Cleantech's Obama celebrations tempered by mixed bag of green votes

Californian voters reject plans for renewable energy targets, but approve proposals for high speed rail network

By Danny Bradbury

07 Nov 2008

Comments: 3

The White House

Barack Obama may have delivered a major boost to the confidence of the US, and by extension global, cleantech industry when he won the US election earlier this week, but the victory was slightly soured for some green businesses, after several bit-ticket environmental measures included on the ballots were rejected.

In perhaps the biggest blow to the renewables industry in an otherwise celebratory week, California voted down proposition 7, which would have required utilities to generate 20 per cent of their power from renewable sources by 2010, rising to 40 per cent by 2020 and 50 per cent by 2025.

Proposition 10, which would have earmarked almost $5bn (£3.2bn) for alternative fuel and energy development, was also nixed by Californian voters. Under that proposal, $3.43bn would have been spent on creating tax incentives for purchasing alternative fuel vehicles, with a further $1.25bn spent on renewable energy R &D.

However, other states fared a little better than California in renewable energy.

Missouri passed proposition C, known as the Clean Energy Initiative, which requires utilities to increase their usage of renewable energy gradually with a goal of generating 15 per cent of the energy from renewable sources by 2021.

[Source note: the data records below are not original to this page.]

<file path="config.mk">
export PLATFORM = sky130hd
export DESIGN_NAME = exu_lsuagu_split
export DESIGN_NICKNAME = d
export VERILOG_FILES = /design/src/rtl/lsuagu_pkg.sv /design/src/rtl/exu_lsuagu_lane.sv /design/src/rtl/exu_lsuagu_split.sv
export SDC_FILE = /design/constraint.sdc
export NUM_CORES = 1
export LEC_CHECK = 0
export ABC_AREA = 1
export BUFFER_PORTS_ARGS = -buffer_cell sky130_fd_sc_hd__buf_4
export CORE_ASPECT_RATIO = 0.75
export CORE_UTILIZATION = 57
export DETAILED_ROUTE_END_ITERATION = 8
export PLACE_DENSITY_LB_ADDON = 0.3
export SLEW_MARGIN = 20
export SYNTH_ARGS = -nofsm -noshare
export SYNTH_HDL_FRONTEND = slang
export SYNTH_SLANG_ARGS = --single-unit
</file>
<file path="constraint.sdc">
create_clock -name clk -period 5.3 [get_ports clk]
set_input_delay 0.265 -clock clk [delete_from_list [all_inputs] [get_ports clk]]
set_output_delay 0.265 -clock clk [all_outputs]
set_load 0.05 [all_outputs]
</file>
<file path="src/rtl/lsuagu_pkg.sv">
// Shared encodings and helpers for the split-capable load/store address-generation unit.
// Width helpers take XLEN so each module can derive its own bus geometry.
package lsuagu_pkg;

    typedef enum logic [2:0] {
        StIdle = 3'd0,
        StCmd0 = 3'd1,
        StRsp0 = 3'd2,
        StCmd1 = 3'd3,
        StRsp1 = 3'd4,
        StWbck = 3'd5
    } lsu_state_e;

    localparam logic [1:0] SZ_B = 2'b00;
    localparam logic [1:0] SZ_H = 2'b01;
    localparam logic [1:0] SZ_W = 2'b10;
    localparam logic [1:0] SZ_D = 2'b11;

    function automatic int unsigned nb_of(input int unsigned xlen);
        return xlen / 8;
    endfunction

    function automatic int unsigned off_w_of(input int unsigned xlen);
        return $clog2(xlen / 8);
    endfunction

    // An access of 2**size bytes at byte offset off spills into the next bus word.
    function automatic logic is_split(input int unsigned off, input logic [1:0] size,
                                      input int unsigned nb);
        return (off + (32'd1 << size)) > nb;
    endfunction

    localparam int unsigned XLEN_DEF = 32;
    localparam int unsigned NB       = nb_of(XLEN_DEF);
    localparam int unsigned OFF_W    = off_w_of(XLEN_DEF);

endpackage

</file>
<file path="src/rtl/exu_lsuagu_lane.sv">
// Byte-lane steering: spreads store data/mask across two bus beats and merges,
// aligns and extends the two load beats back into one register value.
module exu_lsuagu_lane
    import lsuagu_pkg::*;
#(
    parameter int unsigned XLEN = 32
) (
    input  logic [off_w_of(XLEN)-1:0] off_i,
    input  logic [1:0]                size_i,
    input  logic                      usign_i,
    input  logic [XLEN-1:0]           rs2_i,
    input  logic [XLEN-1:0]           rdata0_i,
    input  logic [XLEN-1:0]           rdata1_i,
    output logic [2*XLEN-1:0]         wide_data_o,
    output logic [2*XLEN/8-1:0]       wide_mask_o,
    output logic [XLEN-1:0]           load_data_o
);

    localparam int unsigned NBL = nb_of(XLEN);
    localparam int unsigned OW  = off_w_of(XLEN);
    localparam int unsigned SW  = $clog2(2 * XLEN);

    logic [OW+2:0]      shamt;
    logic [2*XLEN-1:0]  merged;
    logic [2*NBL-1:0]   byte_mask;
    logic [SW-1:0]      sign_idx;
    logic               fill;
    int                 nbytes;

    assign shamt       = {off_i, 3'b000};
    assign wide_data_o = {{XLEN{1'b0}}, rs2_i} << shamt;
    assign merged      = {rdata1_i, rdata0_i} >> shamt;
    assign wide_mask_o = byte_mask << off_i;

    always_comb begin
        nbytes = int'(32'd1 << size_i);
        for (int i = 0; i < int'(2 * NBL); i++) begin
            byte_mask[i] = (i < nbytes);
        end
    end

    // Bits above the access width are filled from the access's top bit unless zero-extending.
    always_comb begin
        sign_idx = SW'(nbytes * 8 - 1);
        fill     = merged[sign_idx] & ~usign_i;
        for (int i = 0; i < int'(XLEN); i++) begin
            load_data_o[i] = (i < nbytes * 8) ? merged[i] : fill;
        end
    end

endmodule

</file>
<file path="src/rtl/exu_lsuagu_split.sv">
// Load/store AGU with one instruction in flight: computes rs1 + imm, issues one or two
// word-aligned bus beats, and writes back a single merged, extended result.
module exu_lsuagu_split
    import lsuagu_pkg::*;
#(
    parameter int unsigned XLEN     = 32,
    parameter int unsigned AW       = 16,
    parameter int unsigned ITAG_W   = 2,
    parameter bit          SPLIT_EN = 1'b1
) (
    input  logic              clk,
    input  logic              rst,
    input  logic              i_valid,
    output logic              i_ready,
    input  logic [XLEN-1:0]   i_rs1,
    input  logic [XLEN-1:0]   i_rs2,
    input  logic [XLEN-1:0]   i_imm,
    input  logic              i_load,
    input  logic              i_store,
    input  logic [1:0]        i_size,
    input  logic              i_usign,
    input  logic [ITAG_W-1:0] i_itag,
    output logic              cmd_valid,
    input  logic              cmd_ready,
    output logic [AW-1:0]     cmd_addr,
    output logic              cmd_read,
    output logic [XLEN-1:0]   cmd_wdata,
    output logic [XLEN/8-1:0] cmd_wmask,
    output logic [ITAG_W-1:0] cmd_itag,
    input  logic              rsp_valid,
    output logic              rsp_ready,
    input  logic [XLEN-1:0]   rsp_rdata,
    input  logic              rsp_err,
    output logic              o_valid,
    input  logic              o_ready,
    output logic [XLEN-1:0]   o_wdat,
    output logic [ITAG_W-1:0] o_itag,
    output logic              o_err,
    output logic              o_misalgn
);

    localparam int unsigned NBL = nb_of(XLEN);
    localparam int unsigned OW  = off_w_of(XLEN);

    lsu_state_e        state_q, state_d;
    logic [XLEN-1:0]   addr_q, rs2_q, rdata0_q, rdata1_q;
    logic [1:0]        size_q;
    logic              usign_q, load_q, split_q, err_q, misalgn_q;
    logic [ITAG_W-1:0] itag_q;

    logic [XLEN-1:0]   addr_sum;
    logic              split_in, accept, beat1;
    logic [AW-1:0]     beat0_addr, beat1_addr;
    logic [2*XLEN-1:0] wide_data;
    logic [2*NBL-1:0]  wide_mask;
    logic [XLEN-1:0]   load_data;

    assign addr_sum = i_rs1 + i_imm;
    assign split_in = is_split(32'(addr_sum[OW-1:0]), i_size, NBL);
    assign accept   = i_valid && (state_q == StIdle);

    assign beat0_addr = {addr_q[AW-1:OW], {OW{1'b0}}};
    assign beat1_addr = beat0_addr + AW'(NBL);

    exu_lsuagu_lane #(
        .XLEN(XLEN)
    ) u_lane (
        .off_i       (addr_q[OW-1:0]),
        .size_i      (size_q),
        .usign_i     (usign_q),
        .rs2_i       (rs2_q),
        .rdata0_i    (rdata0_q),
        .rdata1_i    (split_q ? rdata1_q : '0),
        .wide_data_o (wide_data),
        .wide_mask_o (wide_mask),
        .load_data_o (load_data)
    );

    always_comb begin
        state_d = state_q;
        case (state_q)
            StIdle: if (i_valid)   state_d = (split_in && !SPLIT_EN) ? StWbck : StCmd0;
            StCmd0: if (cmd_ready) state_d = StRsp0;
            StRsp0: if (rsp_valid) state_d = split_q ? StCmd1 : StWbck;
            StCmd1: if (cmd_ready) state_d = StRsp1;
            StRsp1: if (rsp_valid) state_d = StWbck;
            StWbck: if (o_ready)   state_d = StIdle;
            default:               state_d = StIdle;
        endcase
    end

    always_ff @(posedge clk) begin
        if (rst) begin
            state_q   <= StIdle;
            addr_q    <= '0;
            rs2_q     <= '0;
            rdata0_q  <= '0;
            rdata1_q  <= '0;
            size_q    <= SZ_B;
            usign_q   <= 1'b0;
            load_q    <= 1'b0;
            split_q   <= 1'b0;
            err_q     <= 1'b0;
            misalgn_q <= 1'b0;
            itag_q    <= '0;
        end else begin
            state_q <= state_d;
            if (accept) begin
                addr_q    <= addr_sum;
                rs2_q     <= i_rs2;
                size_q    <= i_size;
                usign_q   <= i_usign;
                load_q    <= i_load && !i_store;
                itag_q    <= i_itag;
                split_q   <= split_in;
                misalgn_q <= split_in && !SPLIT_EN;
                err_q     <= 1'b0;
                rdata0_q  <= '0;
                rdata1_q  <= '0;
            end
            // Beat errors accumulate and only surface at write-back.
            if (state_q == StRsp0 && rsp_valid) begin
                rdata0_q <= rsp_rdata;
                err_q    <= err_q | rsp_err;
            end
            if (state_q == StRsp1 && rsp_valid) begin
                rdata1_q <= rsp_rdata;
                err_q    <= err_q | rsp_err;
            end
            if (state_q == StWbck && o_ready) begin
                err_q     <= 1'b0;
                misalgn_q <= 1'b0;
            end
        end
    end

    always_comb begin
        beat1     = (state_q == StCmd1);
        cmd_valid = (state_q == StCmd0) || beat1;
        cmd_addr  = beat1 ? beat1_addr : beat0_addr;
        cmd_read  = load_q;
        cmd_itag  = itag_q;
        cmd_wmask = beat1 ? wide_mask[2*NBL-1:NBL] : wide_mask[NBL-1:0];
        if (load_q) begin
            cmd_wdata = '0;
        end else begin
            cmd_wdata = beat1 ? wide_data[2*XLEN-1:XLEN] : wide_data[XLEN-1:0];
        end
    end

    assign i_ready   = (state_q == StIdle);
    assign rsp_ready = (state_q == StRsp0) || (state_q == StRsp1);
    assign o_valid   = (state_q == StWbck);
    assign o_itag    = itag_q;
    assign o_err     = o_valid && err_q;
    assign o_misalgn = o_valid && misalgn_q;

    always_comb begin
        o_wdat = '0;
        if (o_valid) begin
            if (misalgn_q)   o_wdat = addr_q;
            else if (load_q) o_wdat = load_data;
        end
    end

endmodule

</file>
**Word level (Yosys, flattened, before mapping)**

Cells that the tools add are included.

- Add/subtract/negate cells: 4
- Multipliers: 0
- Div/mod/pow operators: 0
- Order comparisons: 42
- Equality and inequality tests: 11
- Shifts and indexed selects: 5
- Multiplexer cells: 55
- Bitwise logic cells: 3
- Reductions and logical operators: 15

Operators with widths:

| operator | number |
|---|---|
| < comparator 6 x 32 -> 1 bit (first input constant) | 16 |
| < comparator 4 x 32 -> 1 bit (first input constant) | 8 |
| < comparator 5 x 32 -> 1 bit (first input constant) | 8 |
| two-way mux 32 bit | 8 |
| < comparator 3 x 32 -> 1 bit (first input constant) | 4 |
| < comparator 1 x 32 -> 1 bit (first input constant) | 2 |
| < comparator 2 x 32 -> 1 bit (first input constant) | 2 |
| left shift 1 x 2 -> 32 bit (first input constant) | 2 |
| left shift 32 x 5 -> 64 bit | 1 |
| right shift 64 x 5 -> 64 bit | 1 |
| two-way mux 1 bit | 36 |
| adder 2 x 32 -> 32 bit | 1 |
| > comparator 32 x 3 -> 1 bit (second input constant) | 1 |
| two-way mux 3 bit | 7 |
| one-hot mux 3 bit (6 select lines) | 1 |
| adder 16 bit | 1 |
| adder 16 x 3 -> 16 bit (second input constant) | 1 |
| two-way mux 16 bit | 1 |
| inequality test 2 bit (second input constant) | 5 |
| left shift 8 x 2 -> 8 bit | 1 |
| < comparator 6 x 7 -> 1 bit (second input constant) | 1 |
| binary-select mux 1 bit (select 6 bit) | 1 |
| == test 3 x 2 -> 1 bit (second input constant) | 2 |
| == test 3 bit (second input constant) | 2 |
| other kinds (15) | 22 |

- Register bits after elaboration: 123
- Bits in latches: 0
- Bits in writable memories: 0
- Bits in read-only memories: 0
- Input port bits: 142
- Output and inout port bits: 95
- Word-level logic and storage cells: 146
- Memories kept: 0

**Depth between registers and ports, before layout**

Gate-level depths: netlist (run 1).

- Word-level depth: 8
- Gate-level depth with buffers: 13
- Gate-level depth less buffers: 13

**Cells and area by module**

From an unflattened synthesis (run 1), not the netlist that was laid out.

- Cells, all modules: 1482
- Area total of the unflattened synthesis: 9260.1 µm²

By module, submodules not included:

| module | times used | cells an instance | area an instance (µm²) | seq. area each (µm²) |
|---|---|---|---|---|
| exu_lsuagu_split | 1 | 1084 | 7219.4 | 2462.4 |
| exu_lsuagu_lane | 1 | 398 | 2040.7 | 0.0 |

**Least setup slack after synthesis (run 1)**

OpenSTA, ideal clock, no wires.

- Path type: reg2out
- From: register state_q[2]
- To: output port o_wdat[7]
- Arrival time: 2.615 ns
- Path slack: 2.420 ns
- Cell stages (with the launch flop): 5
- Buffers on the path: 0
- Cells stage by stage: dfxtp_1 inv_1 nor2_1 inv_1 nor3_1

- Word-level cells in the longest chain between the ends: 2

Ends and longest elaborated chain:

| what | line | RTL |
|---|---|---|
| from (decl) | exu_lsuagu_split.sv:45 | `lsu_state_e state_q, state_d;` |
| from (signal assigned) | exu_lsuagu_split.sv:94 | `state_q <= StIdle;` |
| from (signal assigned) | exu_lsuagu_split.sv:107 | `state_q <= state_d;` |
| == test 3 bit | exu_lsuagu_split.sv:153 | `assign o_valid = (state_q == StWbck);` |
| net o_valid | exu_lsuagu_split.sv:34 | `output logic o_valid,` |
| two-way mux 32 bit | exu_lsuagu_split.sv:160 | `if (o_valid) begin` |
| to (decl) | exu_lsuagu_split.sv:36 | `output logic [XLEN-1:0] o_wdat,` |

The timed path passes the listed nets, and every way through them passes these cells.

**Worst setup path after layout (run 1)**

- From: register size_q[1]
- To: output port o_wdat[13]

- Word-level cells in the longest chain between the ends: 8

Ends and longest elaborated chain:

| what | line | RTL |
|---|---|---|
| from (decl) | exu_lsuagu_split.sv:47 | `logic [1:0] size_q;` |
| from (signal assigned) | exu_lsuagu_split.sv:111 | `size_q <= i_size;` |
| left shift 1 x 2 -> 32 bit * | exu_lsuagu_lane.sv:36 | `nbytes = int'(32'd1 << size_i);` |
| subtractor 6 x 2 -> 6 bit | exu_lsuagu_lane.sv:44 | `sign_idx = SW'(nbytes * 8 - 1);` |
| binary-select mux 1 bit (select 6 bit) | exu_lsuagu_lane.sv:45 | `fill = merged[sign_idx] & ~usign_i;` |
| two-way mux 1 bit (implied by the code) | exu_lsuagu_lane.sv:45 |  |
| AND 1 bit | exu_lsuagu_lane.sv:45 |  |
| two-way mux 1 bit * | exu_lsuagu_lane.sv:47 | `load_data_o[i] = (i < nbytes * 8) ? merged[i] : fill;` |
| two-way mux 32 bit * | exu_lsuagu_split.sv:162 | `else if (load_q) o_wdat = load_data;` |
| two-way mux 32 bit * | exu_lsuagu_split.sv:160 |  |

Mark *: on every way between the ends. The rest lies on a longest branch, timed or not. The select of a mux whose other input is x is not followed.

Ohio also approved a proposition that allowed the state to borrow $400m for environmental cleanup, while Rhode Island got the right to spend $2.5m on purchasing or otherwise protecting green open spaces.

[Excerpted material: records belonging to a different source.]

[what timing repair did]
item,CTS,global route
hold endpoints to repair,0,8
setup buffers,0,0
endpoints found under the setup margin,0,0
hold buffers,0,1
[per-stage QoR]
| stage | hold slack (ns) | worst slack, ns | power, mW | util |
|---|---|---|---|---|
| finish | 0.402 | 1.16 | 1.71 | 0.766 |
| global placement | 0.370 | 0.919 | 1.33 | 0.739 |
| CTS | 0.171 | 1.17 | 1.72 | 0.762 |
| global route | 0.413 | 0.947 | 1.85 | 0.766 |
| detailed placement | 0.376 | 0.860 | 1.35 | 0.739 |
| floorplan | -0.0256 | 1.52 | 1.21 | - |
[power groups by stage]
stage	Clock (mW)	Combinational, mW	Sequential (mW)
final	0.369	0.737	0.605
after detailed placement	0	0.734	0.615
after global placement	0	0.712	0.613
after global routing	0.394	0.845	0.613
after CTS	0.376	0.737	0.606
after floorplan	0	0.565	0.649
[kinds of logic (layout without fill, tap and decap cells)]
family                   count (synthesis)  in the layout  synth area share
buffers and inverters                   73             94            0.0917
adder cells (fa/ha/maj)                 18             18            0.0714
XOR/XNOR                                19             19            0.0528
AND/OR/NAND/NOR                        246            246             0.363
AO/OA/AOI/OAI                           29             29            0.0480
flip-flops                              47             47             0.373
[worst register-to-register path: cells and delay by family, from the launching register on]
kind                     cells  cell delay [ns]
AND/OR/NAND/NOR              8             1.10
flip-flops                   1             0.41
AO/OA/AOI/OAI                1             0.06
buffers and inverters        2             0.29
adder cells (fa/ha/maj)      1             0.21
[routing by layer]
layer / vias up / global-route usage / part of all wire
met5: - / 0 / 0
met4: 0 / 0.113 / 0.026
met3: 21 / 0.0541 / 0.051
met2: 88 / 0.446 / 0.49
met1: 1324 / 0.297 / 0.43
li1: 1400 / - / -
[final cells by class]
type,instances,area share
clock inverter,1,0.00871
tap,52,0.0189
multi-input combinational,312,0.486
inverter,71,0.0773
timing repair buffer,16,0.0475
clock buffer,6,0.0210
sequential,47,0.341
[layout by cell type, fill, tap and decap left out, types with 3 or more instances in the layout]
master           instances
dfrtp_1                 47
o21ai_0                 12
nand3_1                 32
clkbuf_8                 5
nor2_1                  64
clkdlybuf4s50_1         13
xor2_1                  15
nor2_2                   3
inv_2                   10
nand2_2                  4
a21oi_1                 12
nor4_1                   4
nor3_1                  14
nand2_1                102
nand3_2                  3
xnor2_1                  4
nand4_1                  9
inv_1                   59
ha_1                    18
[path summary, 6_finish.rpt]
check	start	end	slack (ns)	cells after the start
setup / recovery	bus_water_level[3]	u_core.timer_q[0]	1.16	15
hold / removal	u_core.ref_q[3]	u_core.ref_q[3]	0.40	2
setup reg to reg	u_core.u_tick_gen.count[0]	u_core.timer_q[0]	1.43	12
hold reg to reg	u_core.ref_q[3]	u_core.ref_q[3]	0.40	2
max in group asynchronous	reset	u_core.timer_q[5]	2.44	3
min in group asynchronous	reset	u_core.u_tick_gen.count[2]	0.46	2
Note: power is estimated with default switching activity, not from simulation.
[src/rtl/fetch_pkg.sv]
// fetch_pkg -- shared types and constants for the instruction-fetch front end.
//   fetch_state_t : sequencer states (IDLE, RUN, DRAIN, DONE)
//   FETCH_Q_DEPTH : number of entries in the fetch queue
package fetch_pkg;

  typedef enum logic [1:0] {
    IDLE  = 2'd0,
    RUN   = 2'd1,
    DRAIN = 2'd2,
    DONE  = 2'd3
  } fetch_state_t;

  localparam int FETCH_Q_DEPTH = 2;

endpackage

On the upside for environmentally conscious Californians, the state approved proposition 1A, to provide a high-speed passenger rail link.

The high profile 220mph network will link southern California counties with the Sacramento/San Joaquin Valley region, and the San Francisco Bay Area. The proposition calls for $10bn to be set aside via a bond issue to support the project. A fiscal analysis of the project said that it would cost $19.4bn overall, assuming that the interest and principal will be paid back over 30 years.